Give the count of lines below that include the word "kept", and say nothing else.

(Dataset records Opens)

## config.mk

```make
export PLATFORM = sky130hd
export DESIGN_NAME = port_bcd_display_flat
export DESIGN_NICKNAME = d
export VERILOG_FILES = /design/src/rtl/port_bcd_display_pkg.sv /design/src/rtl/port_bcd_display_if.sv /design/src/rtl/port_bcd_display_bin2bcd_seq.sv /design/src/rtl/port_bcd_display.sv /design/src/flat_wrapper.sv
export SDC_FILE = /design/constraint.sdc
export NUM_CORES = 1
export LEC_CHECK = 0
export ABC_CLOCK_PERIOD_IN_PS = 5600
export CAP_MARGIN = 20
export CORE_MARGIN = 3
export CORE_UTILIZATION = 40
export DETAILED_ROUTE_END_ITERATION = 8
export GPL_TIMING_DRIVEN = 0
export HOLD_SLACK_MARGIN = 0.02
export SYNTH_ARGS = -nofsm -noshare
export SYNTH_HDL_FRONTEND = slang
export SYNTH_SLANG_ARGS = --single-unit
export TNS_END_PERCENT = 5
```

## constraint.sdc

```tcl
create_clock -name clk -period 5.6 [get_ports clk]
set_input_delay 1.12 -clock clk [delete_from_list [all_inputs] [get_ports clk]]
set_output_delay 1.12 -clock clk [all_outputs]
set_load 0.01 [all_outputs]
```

(Dataset records Closes)
(Dataset records Opens)

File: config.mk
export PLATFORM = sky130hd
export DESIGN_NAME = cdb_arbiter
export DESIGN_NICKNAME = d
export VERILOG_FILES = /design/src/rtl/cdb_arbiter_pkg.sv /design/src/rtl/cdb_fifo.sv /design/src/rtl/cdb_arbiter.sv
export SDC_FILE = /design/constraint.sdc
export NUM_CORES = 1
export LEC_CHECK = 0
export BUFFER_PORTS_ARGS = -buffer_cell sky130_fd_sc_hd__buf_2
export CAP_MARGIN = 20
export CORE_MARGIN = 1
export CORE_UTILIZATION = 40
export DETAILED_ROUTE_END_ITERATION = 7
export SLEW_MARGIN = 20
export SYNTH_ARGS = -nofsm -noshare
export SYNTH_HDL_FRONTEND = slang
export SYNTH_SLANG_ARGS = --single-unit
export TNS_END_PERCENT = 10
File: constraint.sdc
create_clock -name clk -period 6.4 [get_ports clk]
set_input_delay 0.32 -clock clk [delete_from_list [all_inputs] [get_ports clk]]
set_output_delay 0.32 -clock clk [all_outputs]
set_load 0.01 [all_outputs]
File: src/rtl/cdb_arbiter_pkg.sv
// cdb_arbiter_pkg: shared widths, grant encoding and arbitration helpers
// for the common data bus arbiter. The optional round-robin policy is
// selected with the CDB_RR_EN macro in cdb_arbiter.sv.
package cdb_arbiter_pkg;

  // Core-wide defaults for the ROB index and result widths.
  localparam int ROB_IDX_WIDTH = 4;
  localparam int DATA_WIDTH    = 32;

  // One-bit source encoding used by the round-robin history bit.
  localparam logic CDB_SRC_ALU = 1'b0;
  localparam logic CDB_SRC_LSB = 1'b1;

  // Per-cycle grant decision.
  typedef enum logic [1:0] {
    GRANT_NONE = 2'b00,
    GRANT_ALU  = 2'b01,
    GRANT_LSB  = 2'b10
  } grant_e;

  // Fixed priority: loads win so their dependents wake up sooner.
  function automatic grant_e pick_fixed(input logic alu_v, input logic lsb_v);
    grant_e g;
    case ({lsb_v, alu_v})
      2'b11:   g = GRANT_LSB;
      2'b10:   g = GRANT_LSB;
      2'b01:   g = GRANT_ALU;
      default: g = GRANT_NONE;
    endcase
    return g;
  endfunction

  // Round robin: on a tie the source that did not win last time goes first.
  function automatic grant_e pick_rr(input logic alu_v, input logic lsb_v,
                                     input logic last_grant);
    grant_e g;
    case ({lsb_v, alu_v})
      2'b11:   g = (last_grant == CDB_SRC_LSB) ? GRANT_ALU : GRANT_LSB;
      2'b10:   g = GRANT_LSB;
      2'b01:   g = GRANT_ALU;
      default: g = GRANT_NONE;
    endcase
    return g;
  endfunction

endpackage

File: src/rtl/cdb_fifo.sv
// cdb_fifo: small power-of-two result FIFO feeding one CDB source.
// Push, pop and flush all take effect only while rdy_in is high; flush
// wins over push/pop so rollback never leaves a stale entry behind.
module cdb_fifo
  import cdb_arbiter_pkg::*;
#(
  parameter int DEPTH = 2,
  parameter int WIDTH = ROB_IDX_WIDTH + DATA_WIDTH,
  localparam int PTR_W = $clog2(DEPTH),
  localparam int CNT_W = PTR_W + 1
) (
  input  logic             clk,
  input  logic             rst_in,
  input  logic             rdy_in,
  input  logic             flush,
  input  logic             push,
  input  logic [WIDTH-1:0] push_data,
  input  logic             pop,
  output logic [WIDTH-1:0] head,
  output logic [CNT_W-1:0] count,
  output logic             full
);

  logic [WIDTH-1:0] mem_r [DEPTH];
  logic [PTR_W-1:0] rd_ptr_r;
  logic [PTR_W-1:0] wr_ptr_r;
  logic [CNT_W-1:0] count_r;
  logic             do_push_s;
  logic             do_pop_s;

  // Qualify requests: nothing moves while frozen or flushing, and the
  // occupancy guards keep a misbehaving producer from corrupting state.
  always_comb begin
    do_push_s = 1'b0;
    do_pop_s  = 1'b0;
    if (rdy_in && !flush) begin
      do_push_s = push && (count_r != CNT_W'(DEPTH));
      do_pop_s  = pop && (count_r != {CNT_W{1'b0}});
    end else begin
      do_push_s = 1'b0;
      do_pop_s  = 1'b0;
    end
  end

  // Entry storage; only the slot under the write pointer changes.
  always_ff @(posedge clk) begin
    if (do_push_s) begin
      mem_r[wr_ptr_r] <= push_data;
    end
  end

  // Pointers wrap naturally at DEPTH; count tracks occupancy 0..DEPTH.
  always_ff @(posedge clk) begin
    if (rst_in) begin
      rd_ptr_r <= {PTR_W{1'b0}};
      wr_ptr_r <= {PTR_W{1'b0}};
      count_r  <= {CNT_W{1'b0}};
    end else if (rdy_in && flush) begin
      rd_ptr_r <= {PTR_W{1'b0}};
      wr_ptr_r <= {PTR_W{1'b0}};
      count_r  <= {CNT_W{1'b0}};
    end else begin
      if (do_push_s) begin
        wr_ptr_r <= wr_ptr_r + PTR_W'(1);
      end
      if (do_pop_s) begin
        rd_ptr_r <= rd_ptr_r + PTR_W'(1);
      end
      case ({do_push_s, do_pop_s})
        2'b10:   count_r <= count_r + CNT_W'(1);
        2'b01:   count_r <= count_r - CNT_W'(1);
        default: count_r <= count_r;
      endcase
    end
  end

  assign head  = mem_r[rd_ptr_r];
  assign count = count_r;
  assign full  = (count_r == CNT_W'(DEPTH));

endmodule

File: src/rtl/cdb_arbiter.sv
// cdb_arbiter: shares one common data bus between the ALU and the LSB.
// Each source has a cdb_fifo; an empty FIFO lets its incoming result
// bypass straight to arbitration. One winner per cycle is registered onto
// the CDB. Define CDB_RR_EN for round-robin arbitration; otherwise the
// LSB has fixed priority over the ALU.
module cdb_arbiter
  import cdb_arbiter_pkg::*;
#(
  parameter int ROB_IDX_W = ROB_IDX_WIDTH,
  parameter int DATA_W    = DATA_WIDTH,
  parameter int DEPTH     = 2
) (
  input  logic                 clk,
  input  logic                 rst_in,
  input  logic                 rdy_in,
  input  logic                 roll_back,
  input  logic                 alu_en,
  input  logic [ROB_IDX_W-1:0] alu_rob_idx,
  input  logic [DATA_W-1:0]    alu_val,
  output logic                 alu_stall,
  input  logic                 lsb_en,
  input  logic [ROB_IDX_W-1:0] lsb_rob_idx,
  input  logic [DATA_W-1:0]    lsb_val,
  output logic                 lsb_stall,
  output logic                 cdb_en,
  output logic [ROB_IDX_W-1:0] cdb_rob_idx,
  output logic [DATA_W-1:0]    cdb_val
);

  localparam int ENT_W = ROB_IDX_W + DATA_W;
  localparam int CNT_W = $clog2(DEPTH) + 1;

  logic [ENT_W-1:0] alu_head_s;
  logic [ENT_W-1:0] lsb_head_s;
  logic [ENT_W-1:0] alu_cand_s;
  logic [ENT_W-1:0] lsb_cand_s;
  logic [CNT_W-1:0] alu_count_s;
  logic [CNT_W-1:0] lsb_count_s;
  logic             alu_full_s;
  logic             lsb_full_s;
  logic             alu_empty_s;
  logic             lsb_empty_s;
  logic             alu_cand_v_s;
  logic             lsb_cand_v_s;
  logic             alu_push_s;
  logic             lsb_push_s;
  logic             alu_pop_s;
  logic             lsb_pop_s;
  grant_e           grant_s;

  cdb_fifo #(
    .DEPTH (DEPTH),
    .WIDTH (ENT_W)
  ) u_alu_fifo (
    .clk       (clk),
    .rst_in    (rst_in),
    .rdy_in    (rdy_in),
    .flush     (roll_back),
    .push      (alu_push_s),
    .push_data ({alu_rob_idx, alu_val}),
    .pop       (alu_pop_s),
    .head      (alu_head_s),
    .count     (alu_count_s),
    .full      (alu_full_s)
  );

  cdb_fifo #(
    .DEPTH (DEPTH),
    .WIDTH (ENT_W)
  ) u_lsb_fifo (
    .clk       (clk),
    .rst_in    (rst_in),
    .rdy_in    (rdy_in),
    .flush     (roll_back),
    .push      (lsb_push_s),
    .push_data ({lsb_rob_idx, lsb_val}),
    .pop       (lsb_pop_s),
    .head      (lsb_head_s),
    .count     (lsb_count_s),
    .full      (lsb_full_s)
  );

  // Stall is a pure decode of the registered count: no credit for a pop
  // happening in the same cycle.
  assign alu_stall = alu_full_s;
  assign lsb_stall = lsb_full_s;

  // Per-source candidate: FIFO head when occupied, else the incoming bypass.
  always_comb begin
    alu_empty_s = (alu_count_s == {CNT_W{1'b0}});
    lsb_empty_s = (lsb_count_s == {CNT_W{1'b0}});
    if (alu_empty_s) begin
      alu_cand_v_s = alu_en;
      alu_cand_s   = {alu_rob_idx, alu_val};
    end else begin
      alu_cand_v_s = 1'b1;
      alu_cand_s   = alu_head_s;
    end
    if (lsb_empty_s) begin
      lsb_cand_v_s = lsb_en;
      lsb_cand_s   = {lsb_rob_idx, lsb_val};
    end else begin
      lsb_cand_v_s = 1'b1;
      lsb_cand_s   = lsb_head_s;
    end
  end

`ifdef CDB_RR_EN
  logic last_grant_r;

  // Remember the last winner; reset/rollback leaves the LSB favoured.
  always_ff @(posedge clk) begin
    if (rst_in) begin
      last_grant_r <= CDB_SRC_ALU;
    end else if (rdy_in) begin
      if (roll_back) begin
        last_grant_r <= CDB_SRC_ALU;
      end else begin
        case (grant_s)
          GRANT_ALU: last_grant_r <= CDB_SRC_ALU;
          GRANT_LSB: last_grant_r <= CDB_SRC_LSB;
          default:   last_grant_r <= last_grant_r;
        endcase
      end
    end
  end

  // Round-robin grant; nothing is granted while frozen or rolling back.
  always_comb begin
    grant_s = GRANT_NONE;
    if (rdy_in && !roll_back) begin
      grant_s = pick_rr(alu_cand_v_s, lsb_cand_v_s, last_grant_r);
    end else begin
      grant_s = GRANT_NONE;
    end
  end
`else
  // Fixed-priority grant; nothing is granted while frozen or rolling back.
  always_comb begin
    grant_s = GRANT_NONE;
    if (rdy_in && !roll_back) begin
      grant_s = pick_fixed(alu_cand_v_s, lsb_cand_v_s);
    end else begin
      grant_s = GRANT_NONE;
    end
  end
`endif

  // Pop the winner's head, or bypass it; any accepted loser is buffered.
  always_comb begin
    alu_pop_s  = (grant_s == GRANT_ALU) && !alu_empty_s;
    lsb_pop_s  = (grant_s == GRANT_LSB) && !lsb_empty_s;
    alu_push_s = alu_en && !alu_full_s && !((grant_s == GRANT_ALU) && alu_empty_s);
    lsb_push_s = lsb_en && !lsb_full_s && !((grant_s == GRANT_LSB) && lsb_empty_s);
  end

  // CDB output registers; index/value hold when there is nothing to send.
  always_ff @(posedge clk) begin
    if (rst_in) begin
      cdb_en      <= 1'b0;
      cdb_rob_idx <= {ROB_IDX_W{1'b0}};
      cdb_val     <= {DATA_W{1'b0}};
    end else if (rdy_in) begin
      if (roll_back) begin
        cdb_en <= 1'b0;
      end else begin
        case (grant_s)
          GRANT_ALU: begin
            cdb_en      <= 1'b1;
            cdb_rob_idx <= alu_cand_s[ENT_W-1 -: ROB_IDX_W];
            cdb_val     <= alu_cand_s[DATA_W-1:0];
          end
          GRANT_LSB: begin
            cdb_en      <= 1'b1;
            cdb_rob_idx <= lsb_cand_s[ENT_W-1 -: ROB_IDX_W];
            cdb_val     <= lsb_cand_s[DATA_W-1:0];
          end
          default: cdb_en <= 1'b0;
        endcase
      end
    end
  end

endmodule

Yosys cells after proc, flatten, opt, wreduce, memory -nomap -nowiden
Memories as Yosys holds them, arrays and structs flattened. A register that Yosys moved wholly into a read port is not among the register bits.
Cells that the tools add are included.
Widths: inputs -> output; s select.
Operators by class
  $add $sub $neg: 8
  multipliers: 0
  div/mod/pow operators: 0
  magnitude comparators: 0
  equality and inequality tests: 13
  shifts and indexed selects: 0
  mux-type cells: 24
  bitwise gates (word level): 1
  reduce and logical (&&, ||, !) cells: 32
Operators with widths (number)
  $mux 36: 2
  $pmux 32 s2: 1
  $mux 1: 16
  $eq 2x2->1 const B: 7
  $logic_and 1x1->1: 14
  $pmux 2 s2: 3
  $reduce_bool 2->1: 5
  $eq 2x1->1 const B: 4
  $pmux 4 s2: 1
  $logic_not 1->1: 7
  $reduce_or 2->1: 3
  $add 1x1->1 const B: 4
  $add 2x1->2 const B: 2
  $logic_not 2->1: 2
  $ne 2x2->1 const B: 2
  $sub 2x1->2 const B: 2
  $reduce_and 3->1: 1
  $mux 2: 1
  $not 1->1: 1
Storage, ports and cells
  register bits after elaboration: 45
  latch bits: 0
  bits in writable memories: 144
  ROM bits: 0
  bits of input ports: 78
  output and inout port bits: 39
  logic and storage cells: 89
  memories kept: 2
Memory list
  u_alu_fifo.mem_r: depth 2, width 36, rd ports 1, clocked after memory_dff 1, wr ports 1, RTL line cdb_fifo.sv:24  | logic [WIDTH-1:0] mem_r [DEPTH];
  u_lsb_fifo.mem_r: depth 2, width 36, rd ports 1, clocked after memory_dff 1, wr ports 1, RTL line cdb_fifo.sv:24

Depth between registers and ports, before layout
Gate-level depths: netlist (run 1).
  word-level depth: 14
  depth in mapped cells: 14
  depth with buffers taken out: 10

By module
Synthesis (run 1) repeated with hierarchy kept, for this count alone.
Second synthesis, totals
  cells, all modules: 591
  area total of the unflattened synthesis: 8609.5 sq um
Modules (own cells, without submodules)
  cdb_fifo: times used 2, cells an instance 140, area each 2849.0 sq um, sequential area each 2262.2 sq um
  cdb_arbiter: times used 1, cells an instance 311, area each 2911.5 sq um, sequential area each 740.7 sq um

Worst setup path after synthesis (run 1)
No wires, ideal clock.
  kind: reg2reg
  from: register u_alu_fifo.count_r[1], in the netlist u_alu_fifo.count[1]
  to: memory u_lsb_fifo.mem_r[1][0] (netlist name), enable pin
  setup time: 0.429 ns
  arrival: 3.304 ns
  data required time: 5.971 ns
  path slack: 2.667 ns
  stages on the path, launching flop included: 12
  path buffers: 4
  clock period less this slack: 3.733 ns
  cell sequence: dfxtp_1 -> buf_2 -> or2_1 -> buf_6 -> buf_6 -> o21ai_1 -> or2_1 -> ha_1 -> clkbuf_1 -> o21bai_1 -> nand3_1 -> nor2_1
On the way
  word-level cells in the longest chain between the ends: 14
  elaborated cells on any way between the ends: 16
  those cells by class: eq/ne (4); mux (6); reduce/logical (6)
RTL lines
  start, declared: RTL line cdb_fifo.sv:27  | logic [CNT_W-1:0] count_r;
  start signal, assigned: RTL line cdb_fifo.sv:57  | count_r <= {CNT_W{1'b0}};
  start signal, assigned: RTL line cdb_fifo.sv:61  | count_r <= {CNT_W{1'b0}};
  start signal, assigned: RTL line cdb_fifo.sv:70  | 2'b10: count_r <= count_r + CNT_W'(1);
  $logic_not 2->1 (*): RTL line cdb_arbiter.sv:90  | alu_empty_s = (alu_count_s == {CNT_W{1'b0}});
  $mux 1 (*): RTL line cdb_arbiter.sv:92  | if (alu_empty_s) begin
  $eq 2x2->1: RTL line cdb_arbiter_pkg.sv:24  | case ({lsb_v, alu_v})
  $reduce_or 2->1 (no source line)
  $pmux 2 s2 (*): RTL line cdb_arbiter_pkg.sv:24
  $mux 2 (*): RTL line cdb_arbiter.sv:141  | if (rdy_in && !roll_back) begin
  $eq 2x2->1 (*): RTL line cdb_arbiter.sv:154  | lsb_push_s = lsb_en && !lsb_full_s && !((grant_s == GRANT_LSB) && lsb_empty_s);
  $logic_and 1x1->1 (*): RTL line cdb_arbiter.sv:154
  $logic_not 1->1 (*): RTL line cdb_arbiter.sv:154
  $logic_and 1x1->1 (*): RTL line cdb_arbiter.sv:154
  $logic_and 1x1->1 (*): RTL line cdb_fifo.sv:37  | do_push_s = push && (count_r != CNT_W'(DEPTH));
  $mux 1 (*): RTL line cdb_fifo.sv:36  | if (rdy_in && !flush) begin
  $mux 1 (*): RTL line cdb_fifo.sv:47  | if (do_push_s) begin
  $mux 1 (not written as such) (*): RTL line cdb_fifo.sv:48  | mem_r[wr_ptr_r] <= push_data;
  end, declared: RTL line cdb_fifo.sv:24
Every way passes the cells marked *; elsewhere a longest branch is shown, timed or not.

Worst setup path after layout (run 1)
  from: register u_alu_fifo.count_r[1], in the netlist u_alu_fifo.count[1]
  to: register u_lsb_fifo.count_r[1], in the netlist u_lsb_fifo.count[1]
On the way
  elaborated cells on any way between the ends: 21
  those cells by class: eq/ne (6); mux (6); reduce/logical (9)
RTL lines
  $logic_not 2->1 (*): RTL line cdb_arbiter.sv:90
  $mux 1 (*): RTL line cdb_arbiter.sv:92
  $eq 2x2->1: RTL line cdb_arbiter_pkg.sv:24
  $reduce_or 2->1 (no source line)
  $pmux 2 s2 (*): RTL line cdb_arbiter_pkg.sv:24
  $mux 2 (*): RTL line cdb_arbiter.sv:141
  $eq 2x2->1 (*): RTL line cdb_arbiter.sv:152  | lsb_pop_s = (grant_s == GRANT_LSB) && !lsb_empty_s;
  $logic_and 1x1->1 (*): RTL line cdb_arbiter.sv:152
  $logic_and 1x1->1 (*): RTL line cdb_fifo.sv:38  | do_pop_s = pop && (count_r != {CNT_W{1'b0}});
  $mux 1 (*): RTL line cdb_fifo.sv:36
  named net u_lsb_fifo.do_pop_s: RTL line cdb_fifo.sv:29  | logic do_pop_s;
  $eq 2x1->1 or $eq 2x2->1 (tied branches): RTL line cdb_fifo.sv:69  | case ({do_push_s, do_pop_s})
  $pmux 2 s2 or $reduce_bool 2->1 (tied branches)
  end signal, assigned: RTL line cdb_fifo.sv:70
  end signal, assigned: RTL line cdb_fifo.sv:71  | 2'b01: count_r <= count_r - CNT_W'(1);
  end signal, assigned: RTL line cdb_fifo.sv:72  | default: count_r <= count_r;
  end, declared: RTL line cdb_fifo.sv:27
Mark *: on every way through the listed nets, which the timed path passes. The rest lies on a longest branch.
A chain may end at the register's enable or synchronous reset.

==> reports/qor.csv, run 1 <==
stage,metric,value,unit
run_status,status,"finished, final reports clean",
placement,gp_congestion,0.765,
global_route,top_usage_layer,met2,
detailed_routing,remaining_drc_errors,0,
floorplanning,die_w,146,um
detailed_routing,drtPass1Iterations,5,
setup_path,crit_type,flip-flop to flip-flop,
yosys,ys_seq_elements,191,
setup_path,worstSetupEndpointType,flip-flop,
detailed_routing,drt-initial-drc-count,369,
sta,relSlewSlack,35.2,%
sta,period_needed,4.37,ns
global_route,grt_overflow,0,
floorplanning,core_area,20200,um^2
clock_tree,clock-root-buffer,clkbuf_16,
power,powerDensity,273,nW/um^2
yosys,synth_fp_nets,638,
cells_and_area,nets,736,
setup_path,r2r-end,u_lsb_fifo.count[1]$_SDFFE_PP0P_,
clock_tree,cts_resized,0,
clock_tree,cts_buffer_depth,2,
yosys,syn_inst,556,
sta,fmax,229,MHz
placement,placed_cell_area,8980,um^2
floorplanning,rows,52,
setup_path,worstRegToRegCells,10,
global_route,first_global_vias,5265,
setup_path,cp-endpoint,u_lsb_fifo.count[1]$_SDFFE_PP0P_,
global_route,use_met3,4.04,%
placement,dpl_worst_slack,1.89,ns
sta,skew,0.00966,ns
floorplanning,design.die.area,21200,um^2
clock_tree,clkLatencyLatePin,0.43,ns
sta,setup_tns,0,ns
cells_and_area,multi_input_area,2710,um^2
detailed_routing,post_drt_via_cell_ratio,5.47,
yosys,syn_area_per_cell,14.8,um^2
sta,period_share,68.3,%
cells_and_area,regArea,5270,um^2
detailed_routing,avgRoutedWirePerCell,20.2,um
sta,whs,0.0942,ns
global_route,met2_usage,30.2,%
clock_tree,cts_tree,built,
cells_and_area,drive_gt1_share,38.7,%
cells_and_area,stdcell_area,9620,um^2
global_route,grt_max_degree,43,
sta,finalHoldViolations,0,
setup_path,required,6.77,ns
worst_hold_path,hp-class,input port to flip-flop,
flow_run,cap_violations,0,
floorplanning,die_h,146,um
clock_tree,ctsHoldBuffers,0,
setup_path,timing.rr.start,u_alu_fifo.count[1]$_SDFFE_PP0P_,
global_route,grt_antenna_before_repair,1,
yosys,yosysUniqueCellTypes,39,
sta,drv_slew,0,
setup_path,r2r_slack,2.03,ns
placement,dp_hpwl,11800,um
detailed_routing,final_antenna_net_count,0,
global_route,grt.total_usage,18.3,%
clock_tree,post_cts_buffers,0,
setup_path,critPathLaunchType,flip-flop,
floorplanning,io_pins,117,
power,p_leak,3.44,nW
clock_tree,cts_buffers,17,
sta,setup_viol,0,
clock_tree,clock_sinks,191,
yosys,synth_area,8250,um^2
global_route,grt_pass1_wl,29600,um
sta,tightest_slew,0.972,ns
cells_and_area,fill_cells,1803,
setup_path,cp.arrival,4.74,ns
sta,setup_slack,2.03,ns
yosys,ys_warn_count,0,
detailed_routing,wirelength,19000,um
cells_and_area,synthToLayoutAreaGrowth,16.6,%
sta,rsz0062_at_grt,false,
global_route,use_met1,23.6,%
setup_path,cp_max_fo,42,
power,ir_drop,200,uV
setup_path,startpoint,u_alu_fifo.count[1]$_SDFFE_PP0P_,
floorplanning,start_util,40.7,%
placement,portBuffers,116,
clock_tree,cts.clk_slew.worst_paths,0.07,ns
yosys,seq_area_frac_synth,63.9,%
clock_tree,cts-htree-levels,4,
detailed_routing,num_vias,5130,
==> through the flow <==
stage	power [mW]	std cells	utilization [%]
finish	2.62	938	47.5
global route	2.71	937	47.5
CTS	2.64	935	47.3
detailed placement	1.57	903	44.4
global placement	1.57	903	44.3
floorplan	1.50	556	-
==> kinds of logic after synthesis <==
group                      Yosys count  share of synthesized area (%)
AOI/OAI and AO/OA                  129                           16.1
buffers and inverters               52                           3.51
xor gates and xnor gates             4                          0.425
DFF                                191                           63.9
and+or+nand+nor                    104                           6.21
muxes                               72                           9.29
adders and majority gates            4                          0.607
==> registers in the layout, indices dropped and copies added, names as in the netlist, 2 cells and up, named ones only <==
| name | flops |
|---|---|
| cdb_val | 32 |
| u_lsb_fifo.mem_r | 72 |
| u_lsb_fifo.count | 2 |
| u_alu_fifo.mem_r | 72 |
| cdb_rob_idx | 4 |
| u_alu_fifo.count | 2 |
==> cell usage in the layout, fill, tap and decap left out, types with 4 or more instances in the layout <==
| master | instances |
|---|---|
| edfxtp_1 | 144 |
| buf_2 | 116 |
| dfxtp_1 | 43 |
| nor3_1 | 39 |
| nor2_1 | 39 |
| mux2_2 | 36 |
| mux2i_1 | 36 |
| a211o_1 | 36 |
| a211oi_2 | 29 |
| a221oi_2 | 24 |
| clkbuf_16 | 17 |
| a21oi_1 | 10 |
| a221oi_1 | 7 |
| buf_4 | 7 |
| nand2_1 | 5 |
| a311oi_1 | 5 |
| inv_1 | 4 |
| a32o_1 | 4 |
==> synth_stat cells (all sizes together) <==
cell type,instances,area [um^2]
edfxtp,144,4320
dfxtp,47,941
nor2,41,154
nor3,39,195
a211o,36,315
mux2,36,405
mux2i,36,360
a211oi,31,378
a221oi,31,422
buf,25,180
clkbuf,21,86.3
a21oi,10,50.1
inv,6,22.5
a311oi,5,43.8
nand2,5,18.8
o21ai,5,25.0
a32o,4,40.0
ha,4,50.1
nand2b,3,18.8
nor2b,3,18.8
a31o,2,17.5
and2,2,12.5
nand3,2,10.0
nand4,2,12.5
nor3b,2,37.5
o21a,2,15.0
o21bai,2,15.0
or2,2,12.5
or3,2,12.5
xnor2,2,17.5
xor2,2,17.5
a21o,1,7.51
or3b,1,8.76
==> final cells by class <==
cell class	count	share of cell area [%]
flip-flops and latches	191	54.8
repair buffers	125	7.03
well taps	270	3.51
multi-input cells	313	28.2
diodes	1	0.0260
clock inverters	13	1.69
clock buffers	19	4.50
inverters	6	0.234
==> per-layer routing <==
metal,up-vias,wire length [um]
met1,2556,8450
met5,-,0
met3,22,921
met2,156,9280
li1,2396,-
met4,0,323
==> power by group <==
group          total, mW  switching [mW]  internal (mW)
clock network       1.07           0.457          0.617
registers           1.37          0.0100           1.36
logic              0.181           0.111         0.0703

(Dataset records Closes)

■ Result of the task
2